EXTRACTED INFORMATION>
<file path="src/rtl/core/glyph_bitmap_to_gray_expander_unit_assert.svh">
// Assertion macros used by the expander RTL.
`ifndef GLYPH_BITMAP_TO_GRAY_EXPANDER_UNIT_ASSERT_SVH
`define GLYPH_BITMAP_TO_GRAY_EXPANDER_UNIT_ASSERT_SVH

// Same-cycle implication, sampled on clk, off during reset.
`define GBG_ASSERT_NOW(name, ante, cons) \
  name: assert property (@(posedge clk) disable iff (!rst_n) (ante) |-> (cons)) \
    else $error("gbg: same-cycle check failed");

// Next-cycle implication, sampled on clk, off during reset.
`define GBG_ASSERT_NEXT(name, ante, cons) \
  name: assert property (@(posedge clk) disable iff (!rst_n) (ante) |=> (cons)) \
    else $error("gbg: next-cycle check failed");

`endif

</file>
<file path="src/rtl/core/gbg_pkg.sv">
package gbg_pkg;

  localparam int MAX_WIDTH = 1023;
  localparam int MAX_ROWS  = 1023;
  localparam int MAX_PITCH = 2047;

  localparam int CFG_IW = 3;
  localparam int CFG_DW = 20;

  localparam logic [CFG_IW-1:0] REG_PIXEL_MODE = 3'd0;
  localparam logic [CFG_IW-1:0] REG_WIDTH      = 3'd1;
  localparam logic [CFG_IW-1:0] REG_ROWS       = 3'd2;
  localparam logic [CFG_IW-1:0] REG_PITCH      = 3'd3;
  localparam logic [CFG_IW-1:0] REG_CAPACITY   = 3'd4;

  localparam logic [1:0] MODE_GRAY = 2'd0;
  localparam logic [1:0] MODE_MONO = 2'd1;

  localparam logic OP_START = 1'b0;
  localparam logic OP_DATA  = 1'b1;

  localparam logic KIND_STATUS = 1'b0;
  localparam logic KIND_PIXEL  = 1'b1;

  typedef enum logic [1:0] {
    ST_OK          = 2'd0,
    ST_INVALID     = 2'd1,
    ST_UNSUPPORTED = 2'd2,
    ST_TOO_SMALL   = 2'd3
  } status_t;

  typedef struct packed {
    status_t      status;
    logic [19:0]  required;
    logic         run_ok;
    logic         mono;
    logic [11:0]  pitch_mag;
    logic [10:0]  row_bytes;
  } start_res_t;

endpackage

</file>
<file path="src/rtl/core/gbg_start_check.sv">
module gbg_start_check (
  input  logic [1:0]          pixel_mode,
  input  logic [9:0]          glyph_width,
  input  logic [9:0]          glyph_rows,
  input  logic signed [11:0]  row_pitch,
  input  logic [19:0]         output_capacity,
  output gbg_pkg::start_res_t res
);
  import gbg_pkg::*;

  logic [19:0] required;
  logic [11:0] mag;
  logic [10:0] row_bytes;
  logic [10:0] width_up;
  logic        bad_arg;

  assign required = 20'(glyph_width) * 20'(glyph_rows);
  assign mag      = row_pitch[11] ? 12'(-row_pitch) : 12'(row_pitch);
  assign width_up = 11'(glyph_width) + 11'd7;
  assign row_bytes = (pixel_mode == MODE_MONO) ? 11'(width_up[10:3]) : 11'(glyph_width);

  assign bad_arg = ((glyph_rows != 10'd0) && (mag < 12'(row_bytes))) ||
                   (32'(glyph_width) > MAX_WIDTH) ||
                   (32'(glyph_rows) > MAX_ROWS) ||
                   (32'(mag) > MAX_PITCH);

  always_comb begin
    res.required  = required;
    res.mono      = (pixel_mode == MODE_MONO);
    res.pitch_mag = mag;
    res.row_bytes = row_bytes;
    res.run_ok    = 1'b0;
    if ((pixel_mode != MODE_GRAY) && (pixel_mode != MODE_MONO)) begin
      res.status = ST_UNSUPPORTED;
    end else if (bad_arg) begin
      res.status = ST_INVALID;
    end else if (required == 20'd0) begin
      res.status = ST_OK;
    end else if (output_capacity < required) begin
      res.status = ST_TOO_SMALL;
    end else begin
      res.status = ST_OK;
      res.run_ok = 1'b1;
    end
  end

endmodule

</file>
<file path="src/rtl/core/glyph_bitmap_to_gray_expander_unit.sv">
// Glyph bitmap expander: a start beat (in_tuser 0) checks the configured glyph and returns
// one status beat carrying width*rows; after an ok start, data beats (in_tuser 1) bring the
// source bytes row by row, |row_pitch| bytes per row, and each used byte becomes one gray
// pixel beat (gray mode) or up to eight 255/0 pixel beats, MSB first (mono mode); padding
// bytes and data beats while idle give no output. Start and gray data beats run at one beat
// per cycle while the output is not stalled; a mono byte stays in the pixel stage until
// all of its pixels, up to eight, are sent, because the single output register sends one
// pixel per cycle. An accepted beat passes through the input register, the pixel stage and
// the output register. Configuration writes are taken at once and apply at the next start.
`include "glyph_bitmap_to_gray_expander_unit_assert.svh"

module glyph_bitmap_to_gray_expander_unit (
  input  logic                        clk,
  input  logic                        rst_n,
  input  logic                        in_tvalid,
  output logic                        in_tready,
  input  logic [7:0]                  in_tdata,   // [7:0] source_byte
  input  logic                        in_tuser,   // [0] operation
  output logic                        out_tvalid,
  input  logic                        out_tready,
  output logic [55:0]                 out_tdata,  // [1:0] status_code, [21:2] required_bytes,
                                                  // [29:22] pixel_value, [49:30] pixel_index
  output logic                        out_tuser,  // [0] result_kind
  output logic                        out_tlast,  // last
  input  logic                        cfg_valid,
  output logic                        cfg_ready,
  input  logic [gbg_pkg::CFG_IW-1:0]  cfg_index,
  input  logic [gbg_pkg::CFG_DW-1:0]  cfg_data
);
  import gbg_pkg::*;

  // configuration
  logic [1:0]         pixel_mode_r;
  logic [9:0]         glyph_width_r;
  logic [9:0]         glyph_rows_r;
  logic signed [11:0] row_pitch_r;
  logic [19:0]        output_capacity_r;

  // input stage
  logic       in_vld_r;
  logic       in_op_r;
  logic [7:0] in_byte_r;

  // run state
  logic        busy_r, busy_nxt;
  logic [9:0]  cur_row_r, cur_row_nxt;
  logic [10:0] bir_r, bir_nxt;
  logic [19:0] next_pix_r, next_pix_nxt;
  logic        run_mono_r;
  logic [9:0]  run_width_r;
  logic [9:0]  run_rows_r;
  logic [11:0] run_mag_r;
  logic [10:0] run_row_bytes_r;

  // pixel stage
  logic        pend_kind_r, pend_kind_nxt;
  status_t     pend_status_r, pend_status_nxt;
  logic [19:0] pend_req_r, pend_req_nxt;
  logic [7:0]  pend_bits_r, pend_bits_nxt;
  logic        pend_mono_r, pend_mono_nxt;
  logic [19:0] pend_idx_r, pend_idx_nxt;
  logic [3:0]  pend_cnt_r, pend_cnt_nxt;

  // output stage
  logic        out_vld_r;
  logic        out_kind_r;
  status_t     out_status_r;
  logic [19:0] out_req_r;
  logic [7:0]  out_val_r;
  logic [19:0] out_idx_r;
  logic        out_last_r;

  start_res_t  chk;
  logic        out_load, emit, take;
  logic [11:0] bir_inc;
  logic [10:0] row_inc;
  logic [13:0] col, rem;
  logic [3:0]  mono_n;

  gbg_start_check u_check (
    .pixel_mode      (pixel_mode_r),
    .glyph_width     (glyph_width_r),
    .glyph_rows      (glyph_rows_r),
    .row_pitch       (row_pitch_r),
    .output_capacity (output_capacity_r),
    .res             (chk)
  );

  assign cfg_ready = 1'b1;

  always_ff @(posedge clk) begin
    if (!rst_n) begin
      pixel_mode_r      <= MODE_GRAY;
      glyph_width_r     <= '0;
      glyph_rows_r      <= '0;
      row_pitch_r       <= '0;
      output_capacity_r <= '0;
    end else if (cfg_valid) begin
      case (cfg_index)
        REG_PIXEL_MODE: pixel_mode_r      <= cfg_data[1:0];
        REG_WIDTH:      glyph_width_r     <= cfg_data[9:0];
        REG_ROWS:       glyph_rows_r      <= cfg_data[9:0];
        REG_PITCH:      row_pitch_r       <= cfg_data[11:0];
        REG_CAPACITY:   output_capacity_r <= cfg_data[19:0];
        default: ;
      endcase
    end
  end

  assign out_load  = !out_vld_r || out_tready;
  assign emit      = (pend_cnt_r != 4'd0) && out_load;
  assign take      = in_vld_r && ((pend_cnt_r == 4'd0) || ((pend_cnt_r == 4'd1) && out_load));
  assign in_tready = !in_vld_r || take;

  always_ff @(posedge clk) begin
    if (!rst_n) begin
      in_vld_r <= 1'b0;
    end else if (in_tready) begin
      in_vld_r <= in_tvalid;
    end
  end

  always_ff @(posedge clk) begin
    if (in_tready && in_tvalid) begin
      in_op_r   <= in_tuser;
      in_byte_r <= in_tdata;
    end
  end

  assign bir_inc = 12'(bir_r) + 12'd1;
  assign row_inc = 11'(cur_row_r) + 11'd1;
  assign col     = {bir_r, 3'b000};
  assign rem     = 14'(run_width_r) - col;
  assign mono_n  = (rem >= 14'd8) ? 4'd8 : rem[3:0];

  always_comb begin
    busy_nxt        = busy_r;
    cur_row_nxt     = cur_row_r;
    bir_nxt         = bir_r;
    next_pix_nxt    = next_pix_r;
    pend_kind_nxt   = pend_kind_r;
    pend_status_nxt = pend_status_r;
    pend_req_nxt    = pend_req_r;
    pend_bits_nxt   = pend_bits_r;
    pend_mono_nxt   = pend_mono_r;
    pend_idx_nxt    = pend_idx_r;
    pend_cnt_nxt    = pend_cnt_r;
    if (emit) begin
      pend_cnt_nxt  = pend_cnt_r - 4'd1;
      pend_bits_nxt = {pend_bits_r[6:0], 1'b0};
      pend_idx_nxt  = pend_idx_r + 20'd1;
    end
    if (take) begin
      pend_cnt_nxt = 4'd0;
      if (in_op_r == OP_START) begin
        busy_nxt        = chk.run_ok;
        pend_kind_nxt   = KIND_STATUS;
        pend_status_nxt = chk.status;
        pend_req_nxt    = chk.required;
        pend_cnt_nxt    = 4'd1;
        if (chk.run_ok) begin
          cur_row_nxt  = '0;
          bir_nxt      = '0;
          next_pix_nxt = '0;
        end
      end else if (busy_r) begin
        pend_kind_nxt = KIND_PIXEL;
        pend_bits_nxt = in_byte_r;
        pend_mono_nxt = run_mono_r;
        pend_idx_nxt  = next_pix_r;
        if (bir_r < run_row_bytes_r) begin
          if (run_mono_r) begin
            pend_cnt_nxt = mono_n;
            next_pix_nxt = next_pix_r + 20'(mono_n);
          end else begin
            pend_cnt_nxt = 4'd1;
            next_pix_nxt = next_pix_r + 20'd1;
          end
        end
        if (bir_inc >= run_mag_r) begin
          bir_nxt = '0;
          if (row_inc >= 11'(run_rows_r)) begin
            busy_nxt    = 1'b0;
            cur_row_nxt = '0;
          end else begin
            cur_row_nxt = row_inc[9:0];
          end
        end else begin
          bir_nxt = bir_inc[10:0];
        end
      end
    end
  end

  always_ff @(posedge clk) begin
    if (!rst_n) begin
      busy_r     <= 1'b0;
      cur_row_r  <= '0;
      bir_r      <= '0;
      next_pix_r <= '0;
      pend_cnt_r <= '0;
    end else begin
      busy_r     <= busy_nxt;
      cur_row_r  <= cur_row_nxt;
      bir_r      <= bir_nxt;
      next_pix_r <= next_pix_nxt;
      pend_cnt_r <= pend_cnt_nxt;
    end
  end

  always_ff @(posedge clk) begin
    pend_kind_r   <= pend_kind_nxt;
    pend_status_r <= pend_status_nxt;
    pend_req_r    <= pend_req_nxt;
    pend_bits_r   <= pend_bits_nxt;
    pend_mono_r   <= pend_mono_nxt;
    pend_idx_r    <= pend_idx_nxt;
    if (take && (in_op_r == OP_START) && chk.run_ok) begin
      run_mono_r      <= chk.mono;
      run_width_r     <= glyph_width_r;
      run_rows_r      <= glyph_rows_r;
      run_mag_r       <= chk.pitch_mag;
      run_row_bytes_r <= chk.row_bytes;
    end
  end

  always_ff @(posedge clk) begin
    if (!rst_n) begin
      out_vld_r <= 1'b0;
    end else if (emit) begin
      out_vld_r <= 1'b1;
    end else if (out_tready) begin
      out_vld_r <= 1'b0;
    end
  end

  always_ff @(posedge clk) begin
    if (emit) begin
      out_kind_r <= pend_kind_r;
      out_last_r <= (pend_cnt_r == 4'd1);
      if (pend_kind_r == KIND_STATUS) begin
        out_status_r <= pend_status_r;
        out_req_r    <= pend_req_r;
        out_val_r    <= '0;
        out_idx_r    <= '0;
      end else begin
        out_status_r <= ST_OK;
        out_req_r    <= '0;
        out_val_r    <= pend_mono_r ? {8{pend_bits_r[7]}} : pend_bits_r;
        out_idx_r    <= pend_idx_r;
      end
    end
  end

  assign out_tvalid = out_vld_r;
  assign out_tuser  = out_kind_r;
  assign out_tlast  = out_last_r;
  assign out_tdata  = {6'b000000, out_idx_r, out_val_r, out_req_r, out_status_r};

  `GBG_ASSERT_NOW(a_cnt_range, 1'b1, pend_cnt_r <= 4'd8)
  `GBG_ASSERT_NOW(a_status_last, out_vld_r && (out_kind_r == KIND_STATUS), out_last_r)
  `GBG_ASSERT_NOW(a_busy_pos, busy_r, (bir_r < 11'(run_mag_r)) || (run_mag_r[11] == 1'b1))
  `GBG_ASSERT_NEXT(a_drain, emit && (pend_cnt_r == 4'd1) && !take, pend_cnt_r == 4'd0)

endmodule

</file>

WORK ORDER>
Check each line above for the word "define" and copy the ones that have it.

EXERCISE SOLUTION>
`define GLYPH_BITMAP_TO_GRAY_EXPANDER_UNIT_ASSERT_SVH
`define GBG_ASSERT_NOW(name, ante, cons) \
`define GBG_ASSERT_NEXT(name, ante, cons) \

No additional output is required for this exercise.